ショコラティエの恋人

「ただいまー」


ほのと暮らすようになってから言うようになったただいまという言葉は今ではすっかり習慣になった。


靴を脱いで部屋に上がると、ほのかは玄関で立ち止まってしまった。


「ほの?どうした?」


俯いたほのかの顔を覗き込むと、丸い瞳から大粒の涙がぽろぽろとこぼれ落ちてきた。


「…ふ、ふぇっ、ご、ごめんなさぃっ、ぅ」


驚いてほのかをぎゅっと抱きしめた。


「どうした?謝ることなんて無いから大丈夫だよ。」


背中を擦ってやるが、ほのかの小さな嗚咽は治まってくれない。


「ほの、ちょっとごめんな?」


俺はほのかの靴を脱がすと、いわゆるお姫様抱っこでほのかを抱いてリビングのソファに向かった。ソファに座るとほのかを横抱きにして膝の上に座らせた。


とにかくほのかを落ち着けようと、腕の中に抱え込んで背中を一定のリズムでトントンとたたく。ほのかにはこの子供にするようなことがよく効くのだ。

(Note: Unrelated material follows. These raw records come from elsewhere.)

## config.mk

```make
export PLATFORM = sky130hd
export DESIGN_NAME = hafsa_sopc_cpu_oci_trace_capture_flat
export DESIGN_NICKNAME = d
export VERILOG_FILES = /design/src/rtl/hafsa_sopc_cpu_oci_trace_capture_pkg.sv /design/src/rtl/hafsa_sopc_cpu_oci_trace_capture_if.sv /design/src/rtl/hafsa_sopc_cpu_oci_trace_capture_fifo.sv /design/src/rtl/hafsa_sopc_cpu_oci_trace_capture.sv /design/src/flat_wrapper.sv
export SDC_FILE = /design/constraint.sdc
export NUM_CORES = 1
export LEC_CHECK = 0
export ABC_CLOCK_PERIOD_IN_PS = 12710
export BUFFER_PORTS_ARGS = -buffer_cell sky130_fd_sc_hd__buf_2
export CORE_UTILIZATION = 55
export CTS_BUF_LIST = sky130_fd_sc_hd__clkbuf_2 sky130_fd_sc_hd__clkbuf_4 sky130_fd_sc_hd__clkbuf_8
export CTS_CLUSTER_DIAMETER = 40
export DETAILED_ROUTE_END_ITERATION = 10
export PLACE_DENSITY = 0.8
export SLEW_MARGIN = 10
export SYNTH_ARGS = -nofsm -noshare
export SYNTH_HDL_FRONTEND = slang
export SYNTH_SLANG_ARGS = --single-unit
export TNS_END_PERCENT = 5
```

## constraint.sdc

```tcl
create_clock -name clk -period 12.71 [get_ports clk]
set_clock_uncertainty 0.05 [all_clocks]
set_input_delay 0.6355 -clock clk [delete_from_list [all_inputs] [get_ports clk]]
set_output_delay 0.6355 -clock clk [all_outputs]
set_load 0.01 [all_outputs]
```

## src/rtl/hafsa_sopc_cpu_oci_trace_capture_pkg.sv

```systemverilog
// Shared types and default sizes for the OCI trace capture block.
package hafsa_sopc_trace_pkg;

    localparam int DEF_DATA_W = 30;
    localparam int DEF_CNT_W  = 4;
    localparam int DEF_DEPTH  = 16;

    typedef enum logic [1:0] {
        ST_CAPTURE = 2'd0,
        ST_DRAIN   = 2'd1,
        ST_DONE    = 2'd2
    } state_t;

endpackage

```

## src/rtl/hafsa_sopc_cpu_oci_trace_capture_if.sv

```systemverilog
// Show-ahead read channel of the trace capture buffer.
interface hafsa_sopc_cpu_oci_trace_capture_if #(
    parameter int DATA_W = hafsa_sopc_trace_pkg::DEF_DATA_W
);
    logic              rd_valid;
    logic              rd_ready;
    logic [DATA_W-1:0] rd_data;

    modport master (output rd_valid, output rd_data, input rd_ready);
    modport slave  (input rd_valid, input rd_data, output rd_ready);
endinterface

```

## src/rtl/hafsa_sopc_cpu_oci_trace_capture_fifo.sv

```systemverilog
// Trace word storage with pointers and occupancy; WRAP_MODE=1 overwrites the oldest word when full.
module hafsa_sopc_trace_fifo #(
    parameter int DATA_W    = 30,
    parameter int DEPTH     = 16,
    parameter int WRAP_MODE = 0
) (
    input  logic                     clk,
    input  logic                     reset,
    input  logic                     push,
    input  logic                     pop,
    input  logic [DATA_W-1:0]        wr_data,
    output logic [DATA_W-1:0]        rd_data,
    output logic [$clog2(DEPTH):0]   level,
    output logic [$clog2(DEPTH):0]   level_nxt
);
    localparam int PTR_W = $clog2(DEPTH);
    localparam int LVL_W = PTR_W + 1;
    localparam logic [LVL_W-1:0] FULL_LVL = LVL_W'(DEPTH);

    logic [DATA_W-1:0] mem [DEPTH];
    logic [PTR_W-1:0]  wp;
    logic [PTR_W-1:0]  rp;
    logic              full;
    logic              empty;
    logic              do_wr;
    logic              do_rd;

    assign full  = (level == FULL_LVL);
    assign empty = (level == '0);

    // A full write always retires the oldest slot, whether via a real pop or an overwrite.
    assign do_wr = push && (!full || pop || (WRAP_MODE != 0));
    assign do_rd = (pop && !empty) || (do_wr && full);

    always_comb begin
        level_nxt = level;
        if (do_wr && !do_rd)
            level_nxt = level + 1'b1;
        else if (!do_wr && do_rd)
            level_nxt = level - 1'b1;
    end

    always_ff @(posedge clk or posedge reset) begin
        if (reset) begin
            wp    <= '0;
            rp    <= '0;
            level <= '0;
        end else begin
            if (do_wr)
                wp <= wp + 1'b1;
            if (do_rd)
                rp <= rp + 1'b1;
            level <= level_nxt;
        end
    end

    always_ff @(posedge clk) begin
        if (do_wr)
            mem[wp] <= wr_data;
    end

    assign rd_data = mem[rp];

endmodule

```

## src/rtl/hafsa_sopc_cpu_oci_trace_capture.sv

```systemverilog
// OCI trace capture: edge-detects dct_count, buffers trace words, drains at test end.
// Optional saturating drop counter enabled by macro TRACE_CAPTURE_DROP_CNT_EN.
module hafsa_sopc_cpu_oci_trace_capture
    import hafsa_sopc_trace_pkg::*;
#(
    parameter int DATA_W    = DEF_DATA_W,
    parameter int CNT_W     = DEF_CNT_W,
    parameter int DEPTH     = DEF_DEPTH,
    parameter int WRAP_MODE = 0
) (
    input  logic                            clk,
    input  logic                            reset,
    input  logic [DATA_W-1:0]               dct_buffer,
    input  logic [CNT_W-1:0]                dct_count,
    input  logic                            test_ending,
    input  logic                            test_has_ended,
    hafsa_sopc_cpu_oci_trace_capture_if.master rd,
    output logic [$clog2(DEPTH):0]          level,
    output logic [1:0]                      state,
    output logic [15:0]                     drop_count
);
    localparam int LVL_W = $clog2(DEPTH) + 1;

    state_t             st;
    logic [CNT_W-1:0]   cnt_q;
    logic               push;
    logic               pop;
    logic [LVL_W-1:0]   level_nxt;

    assign push        = (dct_count != cnt_q) && (st == ST_CAPTURE);
    assign rd.rd_valid = (level != '0) && (st != ST_DONE);
    assign pop         = rd.rd_valid && rd.rd_ready;
    assign state       = st;

    hafsa_sopc_trace_fifo #(
        .DATA_W    (DATA_W),
        .DEPTH     (DEPTH),
        .WRAP_MODE (WRAP_MODE)
    ) u_fifo (
        .clk       (clk),
        .reset     (reset),
        .push      (push),
        .pop       (pop),
        .wr_data   (dct_buffer),
        .rd_data   (rd.rd_data),
        .level     (level),
        .level_nxt (level_nxt)
    );

    // DONE is judged on the post-update occupancy so a final pop can finish the test.
    always_ff @(posedge clk or posedge reset) begin
        if (reset) begin
            st    <= ST_CAPTURE;
            cnt_q <= '0;
        end else begin
            cnt_q <= dct_count;
            case (st)
                ST_CAPTURE: begin
                    if (test_has_ended && (level_nxt == '0))
                        st <= ST_DONE;
                    else if (test_ending || test_has_ended)
                        st <= ST_DRAIN;
                end
                ST_DRAIN: begin
                    if (test_has_ended && (level_nxt == '0))
                        st <= ST_DONE;
                end
                default: st <= st;
            endcase
        end
    end

`ifdef TRACE_CAPTURE_DROP_CNT_EN
    logic        drop;
    logic [15:0] drop_q;

    assign drop = push && (level == LVL_W'(DEPTH)) && ((WRAP_MODE != 0) || !pop);

    always_ff @(posedge clk or posedge reset) begin
        if (reset)
            drop_q <= '0;
        else if (drop && (drop_q != '1))
            drop_q <= drop_q + 16'd1;
    end

    assign drop_count = drop_q;
`else
    assign drop_count = '0;
`endif

endmodule

```

## src/flat_wrapper.sv

```systemverilog
// flat-port wrapper written by rule: the top's interface ports become plain ports
module hafsa_sopc_cpu_oci_trace_capture_flat import hafsa_sopc_trace_pkg::*;
#(
    parameter int DATA_W    = DEF_DATA_W,
    parameter int CNT_W     = DEF_CNT_W,
    parameter int DEPTH     = DEF_DEPTH,
    parameter int WRAP_MODE = 0
)
  (clk, reset, dct_buffer, dct_count, test_ending, test_has_ended, level, state, drop_count, rd_rd_valid, rd_rd_data, rd_rd_ready);
  hafsa_sopc_cpu_oci_trace_capture_if #(.DATA_W(DATA_W)) rd_i ();
  input  logic clk;
  input  logic reset;
  input  logic [DATA_W-1:0] dct_buffer;
  input  logic [CNT_W-1:0] dct_count;
  input  logic test_ending;
  input  logic test_has_ended;
  output logic [$clog2(DEPTH):0] level;
  output logic [1:0] state;
  output logic [15:0] drop_count;
  output wire logic [$bits(rd_i.rd_valid)-1:0] rd_rd_valid;
  output wire logic [$bits(rd_i.rd_data)-1:0] rd_rd_data;
  input wire logic [$bits(rd_i.rd_ready)-1:0] rd_rd_ready;
  assign rd_rd_valid = rd_i.rd_valid;
  assign rd_rd_data = rd_i.rd_data;
  assign rd_i.rd_ready = rd_rd_ready;
  hafsa_sopc_cpu_oci_trace_capture #(.DATA_W(DATA_W), .CNT_W(CNT_W), .DEPTH(DEPTH), .WRAP_MODE(WRAP_MODE)) u_core (.clk(clk), .reset(reset), .dct_buffer(dct_buffer), .dct_count(dct_count), .test_ending(test_ending), .test_has_ended(test_has_ended), .rd(rd_i), .level(level), .state(state), .drop_count(drop_count));
endmodule
```

==> results of run 1 <==
-- layout by cell type (no fill, tap or decap), types with 8 or more instances in the layout --
master and instances:
mux2i_1 101, clkbuf_8 83, mux2_2 21, a21oi_1 32
mux4_2 60, buf_2 76, edfxtp_1 480, nor2_4 12
dfrtp_1 16, nand2_1 63, a22oi_1 30, conb_1 16
ha_1 8, xnor2_1 8, buf_4 21, nor2_1 11
clkbuf_4 22, a221oi_1 30, clkinv_1 17, o21ai_0 52
-- worst register-to-register path, delay by kind of cell (launching register included) --
family	cells	cell delay, ns
buffers and inverters	2	0.68
flip-flops	1	0.48
adder cells (fa/ha/maj)	1	0.23
AND/OR/NAND/NOR	4	1.50
AO/OA/AOI/OAI	1	0.33
-- report_power, final --
part	total, uW	switching, uW	internal, uW
Clock	1270	593	673
Sequential	1940	107	1830
Combinational	1240	703	535
Total	4440	1400	3040
-- sequential cells by signal (all words and copies together), names as in the netlist --
signal / flops
u_core.u_fifo.wp: 4
u_core.cnt_q: 4
u_core.u_fifo.rp: 4
u_core.state: 2
u_core.u_fifo.mem: 480
u_core.u_fifo.level: 5
-- worst min-delay path by stage --
stage | startpoint | to | slack [ns] | cells past startpoint
final | reset | u_core.u_fifo.level[4] | 0.11 | 2
after CTS | dct_count[3] | u_core.cnt_q[3] | 0.09 | 1
after floorplan | u_core.u_fifo.rp[2] | u_core.u_fifo.rp[2] | 0.47 | 1
after global placement | u_core.state[1] | u_core.state[1] | 0.52 | 1
after global routing | dct_count[3] | u_core.cnt_q[3] | 0.09 | 1
after detailed placement | u_core.u_fifo.level[4] | u_core.u_fifo.level[4] | 0.53 | 1
-- cell families (layout without fill, tap and decap cells) --
logic type / after synthesis / in the layout
AO/OA/AOI/OAI: 155 / 155
XOR/XNOR: 13 / 13
adder cells (fa/ha/maj): 8 / 8
buffers and inverters: 78 / 238
flip-flops: 499 / 499
multiplexers: 183 / 183
other: 1 / 17
AND/OR/NAND/NOR: 108 / 108
-- final cells by class --
cell class / count / area, um2
Multi-Input combinational cell: 483 / 4500
Fill cell: 2335 / 12800
Clock buffer: 105 / 1310
Antenna cell: 1 / 2.50
Inverter: 7 / 26.3
Timing Repair Buffer: 97 / 538
Sequential cell: 499 / 14900
Tap cell: 455 / 569
Clock inverter: 29 / 166
-- routing by layer --
layer / vias to the layer above / global-route usage / part of all wire / routed length (um)
li1: 4428 / - / - / -
met1: 5184 / 0.298 / 0.41 / 16400
met2: 412 / 0.377 / 0.51 / 20400
met3: 74 / 0.0390 / 0.060 / 2410
met4: 2 / 0.0720 / 0.021 / 826
met5: - / 0 / 0.00025 / 10
-- cells in the mapped netlist (2+ instances only) --
cell type | count | share of area
buf_4 | 16 | 0.0061
a22oi_1 | 30 | 0.011
nand2b_1 | 3 | 0.00096
inv_1 | 7 | 0.0013
xor2_1 | 5 | 0.0022
ha_1 | 8 | 0.0051
buf_1 | 5 | 0.00096
buf_2 | 18 | 0.0046
o21ai_0 | 52 | 0.013
nand2_1 | 63 | 0.012
a21oi_1 | 32 | 0.0082
nor3_1 | 5 | 0.0013
clkbuf_1 | 31 | 0.0059
xnor2_1 | 8 | 0.0036
a31oi_1 | 2 | 0.00064
dfrtp_1 | 19 | 0.024
nand4_1 | 2 | 0.00064
mux2i_1 | 101 | 0.052
and2_1 | 2 | 0.00064
mux4_2 | 60 | 0.069
nand3_1 | 2 | 0.00051
edfxtp_1 | 480 | 0.74
mux2_2 | 21 | 0.012
nor2_1 | 23 | 0.0044
a221oi_1 | 30 | 0.013
and3_1 | 2 | 0.00064
-- stage by stage --
step	power (uW)	setup slack, ns
6_report	4440	7.69
5_1_grt	4630	7.50
4_1_cts	4470	7.65
3_5_place_dp	3210	8.30
3_3_place_gp	3180	8.37
2_1_floorplan	2820	8.52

しばらくそのまま抱えていると、ほのかの気持ちも少し落ち着いてきたのか嗚咽は止み、規則正しい呼吸が聞こえてきた。顔を見ると泣き腫らした目は痛々しく赤くなっている。


「よしよし。イイコ。」


優しくほのかの頭を撫でてやる。ほのかの方も気持ち良さそうに撫でられている。


「ん、少し話せそう?」


ほのかはその問に対して僅かに頷いた。